• **RECORDED DATA**
**src/rtl/param_controller.sv**
```systemverilog
// Fetch/decode/execute controller for the simple 16-bit processor.
// Fetches from external instruction memory and drives the datapath.
module param_controller #(
  parameter int PC_W    = 7,
  parameter int DADDR_W = 8,
  parameter int RST_PC  = 0
) (
  input  logic               Clk,
  input  logic               Rst,
  output logic [PC_W-1:0]    I_addr,
  input  logic [15:0]        I_data,
  input  logic               I_valid,
  input  logic               Ra_zero,
  output logic [PC_W-1:0]    PC_out,
  output logic [15:0]        IR_out,
  output logic [3:0]         OutState,
  output logic [3:0]         NextState,
  output logic [DADDR_W-1:0] D_addr,
  output logic               D_wr,
  output logic [1:0]         RF_s,
  output logic [3:0]         RF_W_addr,
  output logic               RF_W_en,
  output logic [3:0]         RF_Ra_addr,
  output logic [3:0]         RF_Rb_addr,
  output logic [2:0]         Alu_s0,
  output logic [7:0]         RF_W_const,
  output logic               Halted
);

  typedef enum logic [3:0] {
    S_INIT   = 4'd0,
    S_FETCH  = 4'd1,
    S_DECODE = 4'd2,
    S_NOOP   = 4'd3,
    S_LOAD_A = 4'd4,
    S_LOAD_B = 4'd5,
    S_STORE  = 4'd6,
    S_ADD    = 4'd7,
    S_SUB    = 4'd8,
    S_LOADC  = 4'd9,
    S_JMPZ   = 4'd10,
    S_HALT   = 4'd11
  } state_t;

  typedef struct packed {
    logic [DADDR_W-1:0] d_addr;
    logic               d_wr;
    logic [1:0]         rf_s;
    logic [3:0]         w_addr;
    logic               w_en;
    logic [3:0]         ra_addr;
    logic [3:0]         rb_addr;
    logic [2:0]         alu;
    logic [7:0]         w_const;
    logic               halted;
  } ctl_t;

  localparam logic [PC_W-1:0] RST_V = PC_W'(RST_PC);

  state_t            state;
  state_t            nstate;
  logic [PC_W-1:0]   pc;
  logic [PC_W-1:0]   pc_nx;
  logic [PC_W-1:0]   jmp_tgt;
  logic [15:0]       ir;
  logic [15:0]       ir_nx;
  ctl_t              ctl;

  // Map an opcode to its execute state; upper opcodes fall into NOOP.
  function automatic state_t op_state(input logic [3:0] op);
    state_t s;
    case (op)
      4'b0000: s = S_NOOP;
      4'b0001: s = S_STORE;
      4'b0010: s = S_LOAD_A;
      4'b0011: s = S_ADD;
      4'b0100: s = S_LOADC;
      4'b0101: s = S_SUB;
      4'b0110: s = S_JMPZ;
      4'b0111: s = S_HALT;
      default: s = S_NOOP;
    endcase
    return s;
  endfunction

  // Moore control word for a given state and instruction.
  function automatic ctl_t decode(input state_t s, input logic [15:0] i);
    ctl_t c;
    c = '0;
    case (s)
      S_STORE: begin
        c.d_addr  = i[DADDR_W-1:0];
        c.ra_addr = i[11:8];
        c.d_wr    = 1'b1;
      end
      S_LOAD_A: begin
        c.d_addr = i[DADDR_W-1:0];
        c.rf_s   = 2'b01;
        c.w_addr = i[11:8];
      end
      S_LOAD_B: begin
        c.d_addr = i[DADDR_W-1:0];
        c.rf_s   = 2'b01;
        c.w_addr = i[11:8];
        c.w_en   = 1'b1;
      end
      S_ADD, S_SUB: begin
        c.w_addr  = i[11:8];
        c.ra_addr = i[7:4];
        c.rb_addr = i[3:0];
        c.alu     = (s == S_ADD) ? 3'b001 : 3'b010;
        c.rf_s    = 2'b00;
        c.w_en    = 1'b1;
      end
      S_LOADC: begin
        c.w_addr  = i[11:8];
        c.w_const = i[7:0];
        c.rf_s    = 2'b10;
        c.w_en    = 1'b1;
      end
      S_JMPZ: begin
        c.ra_addr = i[11:8];
      end
      S_HALT: begin
        c.halted = 1'b1;
      end
      default: c = '0;
    endcase
    return c;
  endfunction

  // PC already points past the JMPZ, so subtract one to land on own+k8.
  assign jmp_tgt = pc + PC_W'({{8{ir[7]}}, ir[7:0]}) - PC_W'(1);

  // Next state, PC and IR.
  always_comb begin
    nstate = state;
    pc_nx  = pc;
    ir_nx  = ir;
    case (state)
      S_INIT: begin
        pc_nx  = RST_V;
        nstate = S_FETCH;
      end
      S_FETCH: begin
        if (I_valid) begin
          ir_nx  = I_data;
          pc_nx  = pc + PC_W'(1);
          nstate = S_DECODE;
        end
      end
      S_DECODE: nstate = op_state(ir[15:12]);
      S_LOAD_A: nstate = S_LOAD_B;
      S_JMPZ: begin
        if (Ra_zero) pc_nx = jmp_tgt;
        nstate = S_FETCH;
      end
      S_HALT:  nstate = S_HALT;
      default: nstate = S_FETCH;
    endcase
  end

  // State, PC, IR and the registered control word.
  always_ff @(posedge Clk) begin
    if (Rst) begin
      state <= S_INIT;
      pc    <= '0;
      ir    <= '0;
      ctl   <= '0;
    end else begin
      state <= nstate;
      pc    <= pc_nx;
      ir    <= ir_nx;
      ctl   <= decode(nstate, ir_nx);
    end
  end

  assign I_addr     = pc;
  assign PC_out     = pc;
  assign IR_out     = ir;
  assign OutState   = state;
  assign NextState  = nstate;
  assign D_addr     = ctl.d_addr;
  assign D_wr       = ctl.d_wr;
  assign RF_s       = ctl.rf_s;
  assign RF_W_addr  = ctl.w_addr;
  assign RF_W_en    = ctl.w_en;
  assign RF_Ra_addr = ctl.ra_addr;
  assign RF_Rb_addr = ctl.rb_addr;
  assign Alu_s0     = ctl.alu;
  assign RF_W_const = ctl.w_const;
  assign Halted     = ctl.halted;

endmodule

```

• **WORK INSTRUCTION**
Whenever a line of the data contains "input", it counts; state how many such lines there are, with nothing added.

• **WORKED SOLUTION**
7